Provided records section start

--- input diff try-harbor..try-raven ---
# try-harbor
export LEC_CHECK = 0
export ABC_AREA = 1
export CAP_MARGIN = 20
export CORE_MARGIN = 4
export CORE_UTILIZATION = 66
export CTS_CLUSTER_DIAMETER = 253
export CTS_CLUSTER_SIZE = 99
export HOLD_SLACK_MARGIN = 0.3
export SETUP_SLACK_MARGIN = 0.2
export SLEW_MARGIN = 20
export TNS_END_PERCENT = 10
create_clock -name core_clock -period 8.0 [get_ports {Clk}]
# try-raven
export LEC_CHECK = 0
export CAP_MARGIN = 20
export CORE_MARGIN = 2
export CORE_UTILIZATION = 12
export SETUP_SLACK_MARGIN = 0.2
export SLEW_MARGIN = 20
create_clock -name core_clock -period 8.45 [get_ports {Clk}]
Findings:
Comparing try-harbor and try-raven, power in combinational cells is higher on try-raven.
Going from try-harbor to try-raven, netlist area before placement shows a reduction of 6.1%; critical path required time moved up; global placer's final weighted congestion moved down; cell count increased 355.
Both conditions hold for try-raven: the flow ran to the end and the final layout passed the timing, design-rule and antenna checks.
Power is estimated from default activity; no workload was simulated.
==> v3: inputs <==
==> flow/design.v <==
module RSA_IP #(parameter WIDTH = 3) (
    IN_P, IN_Q, IN_E,
    OUT_N, OUT_D 
);
input  [WIDTH-1:0]   IN_P, IN_Q;
input  [WIDTH*2-1:0] IN_E;
output [WIDTH*2-1:0] OUT_N, OUT_D;
genvar k ; 
assign OUT_N = IN_P * IN_Q ;
wire [WIDTH*2-2:0] phi_N ;
assign phi_N = (IN_P - 1) * (IN_Q - 1) ;
wire        [WIDTH*2-2:0] r        [0:2*WIDTH-1] ;
wire signed [WIDTH*2-1:0] t        [0:2*WIDTH-1] ;
wire        [4:0]         quotient [0:2*WIDTH-1] ;
assign r[0] = phi_N ;
assign t[0] = 0 ;
assign quotient[0] = 0 ;
assign r[1] = IN_E ;
assign t[1] = 1 ;
assign quotient[1] = 0 ;
generate
	for (k=2 ; k< (2*WIDTH) ; k=k+1) begin : gen_d_level
		assign quotient[k] = r[k-2]  /  r[k-1] ; 
		assign t[k] = (r[k-1] ==1)? t[k-1]         : t[k-2]  - quotient[k] * t[k-1] ;
		assign r[k] = (r[k-1] ==1)? 1 				: r[k-2]  - quotient[k] * r[k-1] ;
	end
endgenerate
assign OUT_D =(t[(2*WIDTH)-1] > 0 ) ? t[(2*WIDTH)-1] : t[(2*WIDTH)-1] + phi_N; 
endmodule
module RSA_TOP (
    clk, rst_n, in_valid,
    in_p, in_q, in_e, in_c,
    out_valid, out_m
);
input clk, rst_n, in_valid;
input [3:0] in_p, in_q;
input [7:0] in_e, in_c;
output reg out_valid;
output reg [7:0] out_m;
parameter WIDTH = 4 ;
parameter ST_IN = 0 ;
parameter ST_OUT = 1 ;  
reg current_state  ;
reg next_state  ;
reg  [WIDTH*2-1:0] c_text , c_wait_1 ;
reg  [WIDTH-1  :0] get_p, get_q ;
reg  [WIDTH*2-1:0] get_e ;
reg  [WIDTH*2-1:0] decrypted_text  ;
reg  [WIDTH*2-1:0] decrypted_text_wait_1  ;
wire [WIDTH*2-1:0] OUT_D, OUT_N ;
reg  [WIDTH*2-1:0] private_D , private_N ;
reg  [2:0] count_number ;
reg  [2:0] count_out ; 
integer i  ;
reg count_1 ;
always@(posedge clk, negedge rst_n)
begin
	if(!rst_n)
		begin
			count_1 <= 'd0 ;
		end
	else if (current_state == ST_IN)
		begin
			if (in_valid) begin
				if(count_1 !=1) 
					count_1 <= count_1 + 'd1 ;
			end
		end
	else
		count_1 <= 'd0 ;
end	
reg [2:0] count_8 ;
always@(posedge clk, negedge rst_n)
begin
	if(!rst_n)
		begin
			count_8 <= 'd0 ;
		end
	else if (current_state == ST_IN)
		begin
			if (in_valid) begin
				count_8 <= count_8 + 'd1 ;
			end
		end
	else if (current_state == ST_OUT)
		begin
			count_8 <= count_8 + 'd1 ;
		end
	else
		count_8 <= 'd0 ;
end
always@(posedge clk, negedge rst_n)
begin
	if(!rst_n)
		begin
			get_e <='d0;
			get_p <='d0;
			get_q <='d0;
		end
	else 
		begin
			if (count_1 == 0)
				begin
					get_e <= in_e ;
					get_p <= in_p ;
					get_q <= in_q ;
				end
		end	
end
always@(posedge clk, negedge rst_n)
begin
	if(!rst_n)
		begin
				c_text <= 'd0;
		end
	else if (current_state == ST_IN)
		begin
			if(in_valid ) 
				c_text <= in_c;
		end
end
always@ (posedge clk , negedge rst_n )begin
	if (!rst_n )begin
		c_wait_1 <= 'd0 ;
	end else begin
		c_wait_1 <= c_text ;
	end
end
always@(posedge clk, negedge rst_n)
begin
	if(!rst_n)begin
			private_D <= 'd0;
			private_N <= 'd0;
	end
	else if (current_state == ST_IN)begin
			if (count_1 == 1)begin
				private_D <= OUT_D;
				private_N <= OUT_N;
			end
	end
end
RSA_IP #(.WIDTH(WIDTH)) U0 ( .IN_P(get_p) , .IN_Q(get_q) , .IN_E(get_e) , .OUT_N (OUT_N) , .OUT_D (OUT_D) )  ; 
wire [WIDTH*2-1:0] a0 , a1  ;
wire [WIDTH*4-1:0] a0_square ;
assign a0 = c_wait_1 % private_N ;	 
assign a0_square = a0*a0 ;  
assign a1 = (a0_square)  % private_N ;	 
reg [WIDTH*2-1:0] pipe_a0 , pipe_a1 ;
always@(posedge clk , negedge rst_n)begin
	if (!rst_n)begin
		pipe_a0    <= 'd0 ;
		pipe_a1    <= 'd0 ;
	end else begin
		pipe_a0 <= a0 ;
		pipe_a1 <= a1 ;
	end
end
wire [WIDTH*2-1:0] a0_a1_value ; 
reg [WIDTH*2-1:0] tmp_1_to_2 ;
wire [WIDTH*2-1:0] a2, a3 ;
wire [WIDTH*4-1:0] pipe_a1_square  ;
wire [WIDTH*4-1:0] a2_square   ;
wire [WIDTH*4-1:0] pipe_a0_mult_a1 ;
assign pipe_a1_square  = (pipe_a1 * pipe_a1) ;
assign pipe_a0_mult_a1 = (pipe_a0 * pipe_a1) ; 
assign a2_square   = (a2      * a2 ) ; 
assign a0_a1_value = (pipe_a0_mult_a1  ) % private_N ; 
assign a2          = (pipe_a1_square   ) % private_N ;
assign a3      = (a2_square    ) % private_N ; 
always@(*)begin
	if (private_D[0] == 1  && private_D[1] == 1)begin
		tmp_1_to_2 = a0_a1_value ;
	end else if (private_D[0] == 1  && private_D[1] == 0)begin
		tmp_1_to_2 = pipe_a0 ;
	end else if (private_D[0] == 0  && private_D[1] == 1)begin
		tmp_1_to_2 = pipe_a1 ;
	end else begin   
		tmp_1_to_2 = 0 ;
	end
end
reg [WIDTH*2-1:0] pipe_a3 , pipe_tmp1 , pipe_a2;
always@(posedge clk , negedge rst_n)begin
	if (!rst_n)begin
		pipe_a3    <= 'd0 ;
		pipe_tmp1  <= 'd0 ;
		pipe_a2    <= 'd0 ;
	end else begin
		pipe_tmp1  <= tmp_1_to_2 ;
		pipe_a3    <= a3 ;
		pipe_a2    <= a2 ; 
	end
end
reg [WIDTH*2-1:0] tmp_2_to_3 ;
wire [WIDTH*2-1:0] a4, a5 ;
wire [WIDTH*4-1:0] pipe_a3_square  ;
wire [WIDTH*4-1:0] tmp_a4_square   ;
assign pipe_a3_square  = (pipe_a3 * pipe_a3 ) ;
assign tmp_a4_square   = (a4  * a4  ) ;
assign a4 = (pipe_a3_square )%private_N ; 
assign a5 = (tmp_a4_square  )%private_N ;
wire [WIDTH*4-1:0] pipe_a2_a3 ;
assign pipe_a2_a3 = pipe_a2 * pipe_a3 ; 
wire [WIDTH*2-1:0] a2_a3_value ;
assign a2_a3_value = pipe_a2_a3% private_N ; 
always@(*)begin
	if (private_D[2] == 1  && private_D[3] == 1)begin
		tmp_2_to_3 = a2_a3_value ;
	end else if (private_D[2] == 1  && private_D[3] == 0)begin
		tmp_2_to_3 = pipe_a2 ;
	end else if (private_D[2] == 0  && private_D[3] == 1)begin
		tmp_2_to_3 = pipe_a3 ;
	end else begin   
		tmp_2_to_3 = 0 ;
	end
end
reg [WIDTH*2-1:0] pipe_a5 , pipe_tmp2_0 , pipe_a4 , pipe_tmp2_1 ;
reg in_valid_3 ; 
always@(posedge clk , negedge rst_n)begin
	if (!rst_n)begin
		pipe_a5        <= 'd0 ;
		pipe_a4        <= 'd0 ;
		pipe_tmp2_0    <= 'd0 ;
		pipe_tmp2_1    <= 'd0 ;
	end else begin
		pipe_a5      <= a5 ;
		pipe_a4      <= a4 ;
		pipe_tmp2_0  <= pipe_tmp1 ; 
		pipe_tmp2_1  <= tmp_2_to_3 ; 
	end
end
reg [WIDTH*2-1:0] tmp_3_to_4_0 , tmp_3_to_4_1 ;
wire [WIDTH*2-1:0] a6 ;
wire [WIDTH*4-1:0] pipe_a5_square ;
assign pipe_a5_square = (pipe_a5 * pipe_a5 ) ;
assign a6     = (pipe_a5_square)%private_N ; 
wire [WIDTH*4-1:0] pipe_a4_a5 ;
assign pipe_a4_a5  = pipe_a4 * pipe_a5 ; 
wire [WIDTH*2-1:0] a4_a5_value ;
assign a4_a5_value = pipe_a4_a5 % private_N ; 
wire [WIDTH*4-1:0] pipe_tmp0_tmp1 ;
assign pipe_tmp0_tmp1 = pipe_tmp2_0 * pipe_tmp2_1 ; 
wire [WIDTH*2-1:0] tmp0_tmp1_value ;
assign tmp0_tmp1_value = pipe_tmp0_tmp1 % private_N ; 
always@(*)begin    
	if (private_D[4] == 1  && private_D[5] == 1)begin
		tmp_3_to_4_0 = a4_a5_value ;
	end else if (private_D[4] == 1  && private_D[5] == 0)begin
		tmp_3_to_4_0 = pipe_a4 ;
	end else if (private_D[4] == 0  && private_D[5] == 1)begin
		tmp_3_to_4_0 = pipe_a5 ;
	end else begin   
		tmp_3_to_4_0 = 0 ;
	end
end
always@(*)begin
	if (pipe_tmp2_0 == 0  && pipe_tmp2_1 == 0)begin
		tmp_3_to_4_1 = 0 ;
	end else if (pipe_tmp2_0 == 0 ) begin
		tmp_3_to_4_1 = pipe_tmp2_1 ;
	end else if (pipe_tmp2_1 == 0)begin
		tmp_3_to_4_1 = pipe_tmp2_0 ;
	end else begin  
		tmp_3_to_4_1 = tmp0_tmp1_value ;
	end
end
reg [WIDTH*2-1:0] pipe_a6 , pipe_tmp3_0 , pipe_tmp3_1 ;
always@(posedge clk , negedge rst_n)begin
	if (!rst_n)begin
		pipe_a6	     <= 'd0 ;
		pipe_tmp3_0  <= 'd0 ;
	 	pipe_tmp3_1  <= 'd0 ; 
	end else begin
		pipe_a6	      <= a6 ;
		pipe_tmp3_0   <= tmp_3_to_4_0 ; 
		pipe_tmp3_1   <= tmp_3_to_4_1 ; 
	end
end
reg [WIDTH*2-1:0] tmp_4_to_5 ; 
wire [WIDTH*4-1:0] pipe_tmp3_0_tmp3_1 ;
assign pipe_tmp3_0_tmp3_1 = pipe_tmp3_0 * pipe_tmp3_1 ;
wire [WIDTH*2-1:0] tmp3_0_tmp3_1_value ;
assign  tmp3_0_tmp3_1_value = pipe_tmp3_0_tmp3_1 % private_N ; 
always@(*)begin
	if (pipe_tmp3_0 == 0  && pipe_tmp3_1 == 0)begin
		tmp_4_to_5 = 0 ;
	end else if (pipe_tmp3_0 == 0 ) begin
		tmp_4_to_5 = pipe_tmp3_1 ;
	end else if (pipe_tmp3_1 == 0)begin
		tmp_4_to_5 = pipe_tmp3_0 ;
	end else begin  
		tmp_4_to_5 = tmp3_0_tmp3_1_value ;
	end
end
reg [WIDTH*2-1:0] pipe_tmp5_0, pipe_tmp5_1 ;
always@(posedge clk , negedge rst_n)begin
	if (!rst_n)begin
		pipe_tmp5_0 <= 'd0 ;
		pipe_tmp5_1 <= 'd0 ;
	end else begin
		pipe_tmp5_0 <= pipe_a6 ;
		pipe_tmp5_1 <= tmp_4_to_5 ; 
	end
end
reg [WIDTH*2-1:0] tmp_5_to_6 ; 
wire [WIDTH*4-1:0] pipe_tmp5_0_tmp5_1 ;
assign pipe_tmp5_0_tmp5_1 = pipe_tmp5_0 * pipe_tmp5_1 ;
wire [WIDTH*2-1:0] tmp5_0_tmp5_1_value ;
assign tmp5_0_tmp5_1_value = pipe_tmp5_0_tmp5_1 % private_N ; 
always@(*)begin
	if (private_D[6] == 0  && pipe_tmp5_1 == 0)begin
		tmp_5_to_6 = 0 ;
	end else if (private_D[6] == 0 ) begin
		tmp_5_to_6 = pipe_tmp5_1 ;
	end else if (pipe_tmp5_1 == 0)begin
		tmp_5_to_6 = pipe_tmp5_0 ;
	end else begin  
		tmp_5_to_6 = tmp5_0_tmp5_1_value ;
	end
end
always@(posedge clk , negedge rst_n)begin
	if (!rst_n)begin
		decrypted_text <= 'd0 ;
	end else begin
		decrypted_text <= tmp_5_to_6 ; 
	end
end
always@(posedge clk , negedge rst_n)
begin
	if(!rst_n)
		begin
			out_valid <= 'd0; 
			out_m     <= 'd0; 
		end
	else if (current_state == ST_OUT)
		begin
			out_valid <= 'd1 ;
			out_m	  <= decrypted_text ;
		end
	else 
		begin
			out_valid <= 'd0 ;
			out_m	  <= 'd0 ;
		end
end
always@ (posedge clk , negedge rst_n)
begin
	if (!rst_n ) begin
		current_state <= ST_IN ;
	end else begin
		current_state <= next_state ;
	end
end
always@(*)begin
	case(current_state)
		ST_IN : begin
				if (count_8 == 7 )
					next_state = ST_OUT ; 
				else 
					next_state = ST_IN ; 
		end
		ST_OUT : begin
				if (count_8 == 7)
					next_state = ST_IN ;
				else 
					next_state = ST_OUT ; 
		end
		default : next_state = ST_IN ; 
	endcase
end
endmodule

Provided records section end

### Requirement
The required answer is the run of lines above, starting at the line with "if (count_1 == 0)" and ending at the line with "tmp_1_to_2 = a0_a1_value ;", reproduced exactly with both ends.

### Expected output
			if (count_1 == 0)
				begin
					get_e <= in_e ;
					get_p <= in_p ;
					get_q <= in_q ;
				end
		end	
end
always@(posedge clk, negedge rst_n)
begin
	if(!rst_n)
		begin
				c_text <= 'd0;
		end
	else if (current_state == ST_IN)
		begin
			if(in_valid ) 
				c_text <= in_c;
		end
end
always@ (posedge clk , negedge rst_n )begin
	if (!rst_n )begin
		c_wait_1 <= 'd0 ;
	end else begin
		c_wait_1 <= c_text ;
	end
end
always@(posedge clk, negedge rst_n)
begin
	if(!rst_n)begin
			private_D <= 'd0;
			private_N <= 'd0;
	end
	else if (current_state == ST_IN)begin
			if (count_1 == 1)begin
				private_D <= OUT_D;
				private_N <= OUT_N;
			end
	end
end
RSA_IP #(.WIDTH(WIDTH)) U0 ( .IN_P(get_p) , .IN_Q(get_q) , .IN_E(get_e) , .OUT_N (OUT_N) , .OUT_D (OUT_D) )  ; 
wire [WIDTH*2-1:0] a0 , a1  ;
wire [WIDTH*4-1:0] a0_square ;
assign a0 = c_wait_1 % private_N ;	 
assign a0_square = a0*a0 ;  
assign a1 = (a0_square)  % private_N ;	 
reg [WIDTH*2-1:0] pipe_a0 , pipe_a1 ;
always@(posedge clk , negedge rst_n)begin
	if (!rst_n)begin
		pipe_a0    <= 'd0 ;
		pipe_a1    <= 'd0 ;
	end else begin
		pipe_a0 <= a0 ;
		pipe_a1 <= a1 ;
	end
end
wire [WIDTH*2-1:0] a0_a1_value ; 
reg [WIDTH*2-1:0] tmp_1_to_2 ;
wire [WIDTH*2-1:0] a2, a3 ;
wire [WIDTH*4-1:0] pipe_a1_square  ;
wire [WIDTH*4-1:0] a2_square   ;
wire [WIDTH*4-1:0] pipe_a0_mult_a1 ;
assign pipe_a1_square  = (pipe_a1 * pipe_a1) ;
assign pipe_a0_mult_a1 = (pipe_a0 * pipe_a1) ; 
assign a2_square   = (a2      * a2 ) ; 
assign a0_a1_value = (pipe_a0_mult_a1  ) % private_N ; 
assign a2          = (pipe_a1_square   ) % private_N ;
assign a3      = (a2_square    ) % private_N ; 
always@(*)begin
	if (private_D[0] == 1  && private_D[1] == 1)begin
		tmp_1_to_2 = a0_a1_value ;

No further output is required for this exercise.